§ Exercise materials
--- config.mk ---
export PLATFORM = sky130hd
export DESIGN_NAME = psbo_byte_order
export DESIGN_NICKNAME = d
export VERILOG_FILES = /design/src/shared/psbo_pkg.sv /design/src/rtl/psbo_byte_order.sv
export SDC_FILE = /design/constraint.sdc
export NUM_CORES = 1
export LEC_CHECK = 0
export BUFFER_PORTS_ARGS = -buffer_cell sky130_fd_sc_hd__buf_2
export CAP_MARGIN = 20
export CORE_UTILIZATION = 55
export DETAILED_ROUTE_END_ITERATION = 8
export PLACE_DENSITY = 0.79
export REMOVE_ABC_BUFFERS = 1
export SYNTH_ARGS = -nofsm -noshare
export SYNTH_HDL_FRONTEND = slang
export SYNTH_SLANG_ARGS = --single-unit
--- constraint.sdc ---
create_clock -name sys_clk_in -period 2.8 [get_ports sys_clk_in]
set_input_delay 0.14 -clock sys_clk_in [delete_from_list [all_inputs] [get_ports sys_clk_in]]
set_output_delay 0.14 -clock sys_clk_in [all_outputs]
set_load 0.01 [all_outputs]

==

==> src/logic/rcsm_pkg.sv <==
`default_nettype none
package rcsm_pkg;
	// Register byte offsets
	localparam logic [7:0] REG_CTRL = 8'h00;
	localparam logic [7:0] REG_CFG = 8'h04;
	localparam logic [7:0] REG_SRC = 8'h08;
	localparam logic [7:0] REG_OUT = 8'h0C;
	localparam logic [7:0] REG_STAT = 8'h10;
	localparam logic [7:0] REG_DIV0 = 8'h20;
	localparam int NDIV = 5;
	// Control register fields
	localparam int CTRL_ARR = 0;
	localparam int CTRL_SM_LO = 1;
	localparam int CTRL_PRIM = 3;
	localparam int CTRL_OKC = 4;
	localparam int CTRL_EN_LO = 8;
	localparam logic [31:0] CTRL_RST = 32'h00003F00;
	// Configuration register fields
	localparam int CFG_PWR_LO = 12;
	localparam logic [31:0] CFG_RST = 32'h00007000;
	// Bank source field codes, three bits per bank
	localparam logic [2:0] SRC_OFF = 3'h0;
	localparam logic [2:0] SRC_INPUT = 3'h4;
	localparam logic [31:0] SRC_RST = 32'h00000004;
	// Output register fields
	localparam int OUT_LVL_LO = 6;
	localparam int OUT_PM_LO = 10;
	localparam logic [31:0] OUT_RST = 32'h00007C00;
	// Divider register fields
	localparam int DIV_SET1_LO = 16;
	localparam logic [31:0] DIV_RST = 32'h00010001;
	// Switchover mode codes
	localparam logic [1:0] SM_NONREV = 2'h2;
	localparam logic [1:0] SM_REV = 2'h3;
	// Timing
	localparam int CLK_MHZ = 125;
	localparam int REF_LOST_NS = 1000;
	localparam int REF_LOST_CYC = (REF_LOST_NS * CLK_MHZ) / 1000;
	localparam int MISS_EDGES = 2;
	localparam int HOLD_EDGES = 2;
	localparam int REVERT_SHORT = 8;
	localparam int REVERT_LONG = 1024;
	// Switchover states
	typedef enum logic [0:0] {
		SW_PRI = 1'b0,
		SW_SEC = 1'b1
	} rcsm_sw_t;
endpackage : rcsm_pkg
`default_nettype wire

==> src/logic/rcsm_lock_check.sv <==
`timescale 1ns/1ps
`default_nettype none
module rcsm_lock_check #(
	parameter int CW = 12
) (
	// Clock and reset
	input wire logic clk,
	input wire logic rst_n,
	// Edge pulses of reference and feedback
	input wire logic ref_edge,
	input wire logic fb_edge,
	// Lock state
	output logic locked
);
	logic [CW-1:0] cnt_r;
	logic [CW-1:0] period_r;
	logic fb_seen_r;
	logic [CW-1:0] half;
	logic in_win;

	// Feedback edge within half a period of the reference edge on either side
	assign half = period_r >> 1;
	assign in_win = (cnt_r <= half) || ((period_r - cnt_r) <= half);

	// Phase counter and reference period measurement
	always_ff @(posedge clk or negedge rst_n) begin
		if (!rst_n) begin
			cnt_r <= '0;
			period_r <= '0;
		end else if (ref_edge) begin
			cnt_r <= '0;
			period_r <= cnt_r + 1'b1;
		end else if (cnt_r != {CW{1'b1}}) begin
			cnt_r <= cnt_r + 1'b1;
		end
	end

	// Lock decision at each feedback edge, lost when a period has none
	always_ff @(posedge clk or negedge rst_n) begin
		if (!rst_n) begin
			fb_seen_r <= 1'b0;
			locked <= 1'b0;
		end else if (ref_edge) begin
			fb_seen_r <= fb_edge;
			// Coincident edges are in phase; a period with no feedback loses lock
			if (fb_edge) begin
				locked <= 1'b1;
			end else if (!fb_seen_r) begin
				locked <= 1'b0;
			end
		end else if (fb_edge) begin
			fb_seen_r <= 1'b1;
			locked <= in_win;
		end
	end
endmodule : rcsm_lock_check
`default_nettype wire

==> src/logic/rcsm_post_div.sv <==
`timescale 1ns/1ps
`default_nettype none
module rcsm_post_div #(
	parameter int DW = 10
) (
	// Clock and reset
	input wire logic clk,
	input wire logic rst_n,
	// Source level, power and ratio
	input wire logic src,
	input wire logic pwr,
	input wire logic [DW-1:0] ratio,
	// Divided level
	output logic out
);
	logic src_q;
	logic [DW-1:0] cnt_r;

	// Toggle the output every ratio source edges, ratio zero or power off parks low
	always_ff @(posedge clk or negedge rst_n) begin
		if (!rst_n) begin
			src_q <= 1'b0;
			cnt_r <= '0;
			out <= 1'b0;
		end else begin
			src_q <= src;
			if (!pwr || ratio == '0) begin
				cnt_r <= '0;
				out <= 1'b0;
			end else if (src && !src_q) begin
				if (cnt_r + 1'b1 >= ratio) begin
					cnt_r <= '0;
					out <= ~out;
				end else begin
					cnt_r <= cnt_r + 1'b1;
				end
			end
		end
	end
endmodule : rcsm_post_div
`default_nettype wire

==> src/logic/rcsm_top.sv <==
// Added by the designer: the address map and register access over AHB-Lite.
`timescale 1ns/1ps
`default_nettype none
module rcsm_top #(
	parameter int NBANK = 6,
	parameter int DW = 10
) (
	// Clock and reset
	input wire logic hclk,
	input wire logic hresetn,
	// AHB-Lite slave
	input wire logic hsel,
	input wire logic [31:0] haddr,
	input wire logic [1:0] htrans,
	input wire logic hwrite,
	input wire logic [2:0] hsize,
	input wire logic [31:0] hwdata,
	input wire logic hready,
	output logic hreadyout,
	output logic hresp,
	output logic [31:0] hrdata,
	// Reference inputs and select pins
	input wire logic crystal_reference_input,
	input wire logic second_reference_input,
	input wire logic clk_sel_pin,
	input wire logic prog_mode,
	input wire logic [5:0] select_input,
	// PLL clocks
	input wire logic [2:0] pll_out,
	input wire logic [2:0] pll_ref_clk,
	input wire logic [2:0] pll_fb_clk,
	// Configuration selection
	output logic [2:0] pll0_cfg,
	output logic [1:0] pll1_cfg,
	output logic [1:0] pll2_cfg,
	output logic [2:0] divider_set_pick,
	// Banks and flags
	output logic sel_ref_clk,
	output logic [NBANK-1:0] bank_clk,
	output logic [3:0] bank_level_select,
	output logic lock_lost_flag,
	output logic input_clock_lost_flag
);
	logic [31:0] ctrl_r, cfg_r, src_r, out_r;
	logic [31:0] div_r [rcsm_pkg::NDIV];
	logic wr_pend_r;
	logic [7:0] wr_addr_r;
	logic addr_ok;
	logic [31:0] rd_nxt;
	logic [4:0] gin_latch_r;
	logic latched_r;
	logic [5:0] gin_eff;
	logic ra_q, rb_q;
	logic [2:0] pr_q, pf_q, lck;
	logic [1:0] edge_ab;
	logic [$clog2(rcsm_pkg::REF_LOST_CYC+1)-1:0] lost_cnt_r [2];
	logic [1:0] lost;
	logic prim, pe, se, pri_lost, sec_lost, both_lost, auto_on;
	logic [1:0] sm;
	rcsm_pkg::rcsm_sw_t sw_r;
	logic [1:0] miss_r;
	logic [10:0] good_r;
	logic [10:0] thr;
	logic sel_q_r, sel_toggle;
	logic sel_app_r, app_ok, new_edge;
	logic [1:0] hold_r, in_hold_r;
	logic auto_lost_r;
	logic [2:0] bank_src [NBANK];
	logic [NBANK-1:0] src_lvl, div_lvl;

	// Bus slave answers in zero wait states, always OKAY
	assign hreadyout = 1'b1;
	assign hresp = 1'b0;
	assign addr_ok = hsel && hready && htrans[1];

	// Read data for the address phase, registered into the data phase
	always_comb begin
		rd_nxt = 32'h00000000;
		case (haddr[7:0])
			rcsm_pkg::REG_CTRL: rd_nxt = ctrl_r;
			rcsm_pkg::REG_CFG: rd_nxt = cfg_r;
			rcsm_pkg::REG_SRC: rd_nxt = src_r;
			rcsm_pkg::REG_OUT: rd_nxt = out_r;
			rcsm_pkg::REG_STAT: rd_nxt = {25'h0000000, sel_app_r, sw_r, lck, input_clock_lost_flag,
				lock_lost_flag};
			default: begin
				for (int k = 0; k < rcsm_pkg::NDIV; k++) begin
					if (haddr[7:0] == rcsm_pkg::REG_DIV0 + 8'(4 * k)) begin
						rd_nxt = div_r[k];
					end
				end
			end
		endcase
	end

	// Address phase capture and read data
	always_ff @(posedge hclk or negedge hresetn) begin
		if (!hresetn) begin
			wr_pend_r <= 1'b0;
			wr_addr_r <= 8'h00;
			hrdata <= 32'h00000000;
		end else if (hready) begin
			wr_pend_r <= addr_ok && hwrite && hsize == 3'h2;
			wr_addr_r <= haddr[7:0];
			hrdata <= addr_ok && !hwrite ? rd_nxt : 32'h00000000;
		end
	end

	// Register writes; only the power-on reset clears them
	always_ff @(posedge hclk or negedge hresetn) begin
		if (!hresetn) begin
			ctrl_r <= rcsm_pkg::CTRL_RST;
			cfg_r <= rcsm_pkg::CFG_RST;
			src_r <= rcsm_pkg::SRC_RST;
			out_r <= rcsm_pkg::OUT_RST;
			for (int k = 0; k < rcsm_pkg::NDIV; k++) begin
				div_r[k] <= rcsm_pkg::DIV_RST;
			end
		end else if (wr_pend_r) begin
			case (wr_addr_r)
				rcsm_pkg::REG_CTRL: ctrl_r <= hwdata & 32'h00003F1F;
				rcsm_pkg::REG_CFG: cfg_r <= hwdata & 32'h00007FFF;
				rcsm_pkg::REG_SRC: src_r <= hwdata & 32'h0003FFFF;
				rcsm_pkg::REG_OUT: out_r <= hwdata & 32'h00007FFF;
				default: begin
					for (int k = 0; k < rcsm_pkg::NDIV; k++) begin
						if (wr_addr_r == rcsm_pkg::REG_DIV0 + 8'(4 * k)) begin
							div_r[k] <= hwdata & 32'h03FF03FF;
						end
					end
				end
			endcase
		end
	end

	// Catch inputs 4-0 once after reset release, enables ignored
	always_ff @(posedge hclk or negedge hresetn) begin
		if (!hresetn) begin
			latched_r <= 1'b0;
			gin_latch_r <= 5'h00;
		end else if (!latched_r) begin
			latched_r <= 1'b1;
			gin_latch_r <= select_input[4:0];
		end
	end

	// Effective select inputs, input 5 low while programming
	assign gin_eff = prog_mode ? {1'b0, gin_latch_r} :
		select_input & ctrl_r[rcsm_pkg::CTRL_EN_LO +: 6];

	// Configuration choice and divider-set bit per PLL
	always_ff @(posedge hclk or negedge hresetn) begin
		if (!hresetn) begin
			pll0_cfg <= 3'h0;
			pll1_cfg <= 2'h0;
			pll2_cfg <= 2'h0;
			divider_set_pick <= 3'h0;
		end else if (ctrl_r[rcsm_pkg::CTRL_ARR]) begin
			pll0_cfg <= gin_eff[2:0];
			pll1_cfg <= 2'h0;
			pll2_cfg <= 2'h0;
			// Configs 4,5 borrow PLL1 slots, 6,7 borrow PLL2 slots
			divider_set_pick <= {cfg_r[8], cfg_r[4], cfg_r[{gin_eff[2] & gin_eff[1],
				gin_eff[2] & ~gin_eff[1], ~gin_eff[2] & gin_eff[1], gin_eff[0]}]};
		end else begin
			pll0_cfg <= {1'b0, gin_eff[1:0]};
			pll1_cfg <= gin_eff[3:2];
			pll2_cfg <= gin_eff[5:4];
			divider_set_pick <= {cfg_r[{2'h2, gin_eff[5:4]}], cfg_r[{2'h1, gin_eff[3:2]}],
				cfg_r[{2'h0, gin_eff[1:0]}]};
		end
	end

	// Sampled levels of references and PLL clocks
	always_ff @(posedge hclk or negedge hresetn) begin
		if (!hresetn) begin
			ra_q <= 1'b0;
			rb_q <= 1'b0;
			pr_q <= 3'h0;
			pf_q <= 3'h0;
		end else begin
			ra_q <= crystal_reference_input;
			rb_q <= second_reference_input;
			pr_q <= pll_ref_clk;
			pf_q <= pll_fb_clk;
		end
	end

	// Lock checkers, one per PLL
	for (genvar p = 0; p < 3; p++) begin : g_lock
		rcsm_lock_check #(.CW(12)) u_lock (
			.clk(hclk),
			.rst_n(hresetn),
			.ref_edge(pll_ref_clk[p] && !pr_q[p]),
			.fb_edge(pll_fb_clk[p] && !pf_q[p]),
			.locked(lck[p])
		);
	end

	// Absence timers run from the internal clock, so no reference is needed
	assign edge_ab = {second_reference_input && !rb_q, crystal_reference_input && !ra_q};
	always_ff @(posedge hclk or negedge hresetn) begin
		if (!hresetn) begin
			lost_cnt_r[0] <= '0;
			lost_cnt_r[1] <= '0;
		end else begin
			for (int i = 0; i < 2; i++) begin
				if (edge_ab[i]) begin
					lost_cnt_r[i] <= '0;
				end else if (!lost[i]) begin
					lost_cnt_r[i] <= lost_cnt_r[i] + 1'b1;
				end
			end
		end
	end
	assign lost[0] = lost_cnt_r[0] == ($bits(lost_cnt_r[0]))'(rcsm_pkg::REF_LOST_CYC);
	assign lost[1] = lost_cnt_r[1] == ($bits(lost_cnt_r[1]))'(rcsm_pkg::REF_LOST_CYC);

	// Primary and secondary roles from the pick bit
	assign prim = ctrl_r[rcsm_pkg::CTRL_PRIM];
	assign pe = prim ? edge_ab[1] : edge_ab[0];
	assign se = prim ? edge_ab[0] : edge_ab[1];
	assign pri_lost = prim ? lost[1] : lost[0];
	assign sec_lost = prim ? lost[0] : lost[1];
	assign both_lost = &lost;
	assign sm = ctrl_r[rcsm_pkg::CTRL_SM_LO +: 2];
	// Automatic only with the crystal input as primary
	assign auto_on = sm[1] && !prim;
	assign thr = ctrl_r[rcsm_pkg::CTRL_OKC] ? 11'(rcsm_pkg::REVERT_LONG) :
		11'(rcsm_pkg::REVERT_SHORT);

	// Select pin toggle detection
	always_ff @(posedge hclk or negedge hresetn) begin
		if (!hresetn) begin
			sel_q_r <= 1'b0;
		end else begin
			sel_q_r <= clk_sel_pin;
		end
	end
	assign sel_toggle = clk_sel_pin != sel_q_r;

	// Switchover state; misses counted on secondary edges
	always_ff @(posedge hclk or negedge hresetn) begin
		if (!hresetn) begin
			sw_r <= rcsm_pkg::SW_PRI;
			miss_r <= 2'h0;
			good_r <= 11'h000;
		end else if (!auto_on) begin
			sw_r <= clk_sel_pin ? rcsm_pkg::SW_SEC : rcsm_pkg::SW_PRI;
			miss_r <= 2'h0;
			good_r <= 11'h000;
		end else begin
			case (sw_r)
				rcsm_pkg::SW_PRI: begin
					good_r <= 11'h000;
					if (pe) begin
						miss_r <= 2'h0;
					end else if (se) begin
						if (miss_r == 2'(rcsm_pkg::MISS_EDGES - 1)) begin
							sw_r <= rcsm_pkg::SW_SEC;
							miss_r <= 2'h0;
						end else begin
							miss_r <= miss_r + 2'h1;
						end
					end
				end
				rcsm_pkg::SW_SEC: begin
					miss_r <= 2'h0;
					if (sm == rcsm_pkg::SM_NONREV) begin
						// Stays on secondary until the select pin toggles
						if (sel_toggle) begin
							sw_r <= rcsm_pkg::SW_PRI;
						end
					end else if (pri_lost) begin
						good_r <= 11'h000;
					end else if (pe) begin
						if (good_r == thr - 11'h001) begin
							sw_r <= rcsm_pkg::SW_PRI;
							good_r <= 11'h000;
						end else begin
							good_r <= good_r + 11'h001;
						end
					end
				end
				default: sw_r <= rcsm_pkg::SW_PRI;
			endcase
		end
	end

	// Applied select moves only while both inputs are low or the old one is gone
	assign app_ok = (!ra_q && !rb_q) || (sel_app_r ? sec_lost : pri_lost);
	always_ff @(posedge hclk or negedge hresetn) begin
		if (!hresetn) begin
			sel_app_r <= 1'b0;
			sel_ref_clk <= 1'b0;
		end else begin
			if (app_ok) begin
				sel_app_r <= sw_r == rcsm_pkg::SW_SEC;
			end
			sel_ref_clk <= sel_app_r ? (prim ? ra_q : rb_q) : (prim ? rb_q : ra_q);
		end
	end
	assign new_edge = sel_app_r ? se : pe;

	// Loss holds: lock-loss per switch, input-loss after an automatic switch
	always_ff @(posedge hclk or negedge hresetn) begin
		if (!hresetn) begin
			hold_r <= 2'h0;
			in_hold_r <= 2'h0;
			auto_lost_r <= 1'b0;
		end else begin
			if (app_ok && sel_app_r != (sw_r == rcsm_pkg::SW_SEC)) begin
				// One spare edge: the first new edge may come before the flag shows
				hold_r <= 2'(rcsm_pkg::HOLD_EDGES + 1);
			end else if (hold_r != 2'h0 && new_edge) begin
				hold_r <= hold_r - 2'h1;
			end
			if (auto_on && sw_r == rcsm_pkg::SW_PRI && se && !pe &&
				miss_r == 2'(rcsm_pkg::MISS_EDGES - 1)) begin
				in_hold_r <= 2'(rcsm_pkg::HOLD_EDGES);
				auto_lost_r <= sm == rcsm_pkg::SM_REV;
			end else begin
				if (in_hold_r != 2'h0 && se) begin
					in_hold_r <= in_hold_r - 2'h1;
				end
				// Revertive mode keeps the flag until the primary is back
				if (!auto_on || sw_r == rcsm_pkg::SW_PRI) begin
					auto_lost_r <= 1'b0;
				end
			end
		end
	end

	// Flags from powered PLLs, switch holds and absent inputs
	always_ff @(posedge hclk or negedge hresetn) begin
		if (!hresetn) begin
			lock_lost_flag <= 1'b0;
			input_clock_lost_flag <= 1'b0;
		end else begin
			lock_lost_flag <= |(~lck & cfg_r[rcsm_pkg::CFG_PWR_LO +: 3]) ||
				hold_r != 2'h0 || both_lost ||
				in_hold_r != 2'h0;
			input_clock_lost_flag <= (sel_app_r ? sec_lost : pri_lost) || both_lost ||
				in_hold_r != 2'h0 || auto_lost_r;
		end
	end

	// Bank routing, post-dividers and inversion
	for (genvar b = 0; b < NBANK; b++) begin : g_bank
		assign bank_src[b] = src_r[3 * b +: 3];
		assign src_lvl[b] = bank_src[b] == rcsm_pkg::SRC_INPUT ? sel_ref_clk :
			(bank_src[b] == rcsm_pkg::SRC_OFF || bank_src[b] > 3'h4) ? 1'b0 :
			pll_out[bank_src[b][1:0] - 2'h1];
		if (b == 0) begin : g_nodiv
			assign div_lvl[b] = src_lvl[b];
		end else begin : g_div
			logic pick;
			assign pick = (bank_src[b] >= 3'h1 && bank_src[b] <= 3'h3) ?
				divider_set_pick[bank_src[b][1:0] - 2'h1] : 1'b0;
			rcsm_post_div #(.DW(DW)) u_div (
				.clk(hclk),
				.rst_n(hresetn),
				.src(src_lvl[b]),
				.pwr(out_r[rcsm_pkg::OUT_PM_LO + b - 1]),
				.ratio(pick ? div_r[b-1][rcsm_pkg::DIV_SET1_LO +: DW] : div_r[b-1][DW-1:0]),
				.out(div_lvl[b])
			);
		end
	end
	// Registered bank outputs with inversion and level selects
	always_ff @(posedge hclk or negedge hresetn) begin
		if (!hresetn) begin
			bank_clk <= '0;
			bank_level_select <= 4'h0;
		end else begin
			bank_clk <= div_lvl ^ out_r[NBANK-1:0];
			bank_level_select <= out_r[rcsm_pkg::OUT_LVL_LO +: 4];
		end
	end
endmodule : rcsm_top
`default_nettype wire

§ What needs to be done
Reproduce, character for character, only the lines of the preceding data that start at the line with "Banks and flags" and end at the line with "assign hresp = 1'b0;", both included.

§ Output for this exercise
	// Banks and flags
	output logic sel_ref_clk,
	output logic [NBANK-1:0] bank_clk,
	output logic [3:0] bank_level_select,
	output logic lock_lost_flag,
	output logic input_clock_lost_flag
);
	logic [31:0] ctrl_r, cfg_r, src_r, out_r;
	logic [31:0] div_r [rcsm_pkg::NDIV];
	logic wr_pend_r;
	logic [7:0] wr_addr_r;
	logic addr_ok;
	logic [31:0] rd_nxt;
	logic [4:0] gin_latch_r;
	logic latched_r;
	logic [5:0] gin_eff;
	logic ra_q, rb_q;
	logic [2:0] pr_q, pf_q, lck;
	logic [1:0] edge_ab;
	logic [$clog2(rcsm_pkg::REF_LOST_CYC+1)-1:0] lost_cnt_r [2];
	logic [1:0] lost;
	logic prim, pe, se, pri_lost, sec_lost, both_lost, auto_on;
	logic [1:0] sm;
	rcsm_pkg::rcsm_sw_t sw_r;
	logic [1:0] miss_r;
	logic [10:0] good_r;
	logic [10:0] thr;
	logic sel_q_r, sel_toggle;
	logic sel_app_r, app_ok, new_edge;
	logic [1:0] hold_r, in_hold_r;
	logic auto_lost_r;
	logic [2:0] bank_src [NBANK];
	logic [NBANK-1:0] src_lvl, div_lvl;

	// Bus slave answers in zero wait states, always OKAY
	assign hreadyout = 1'b1;
	assign hresp = 1'b0;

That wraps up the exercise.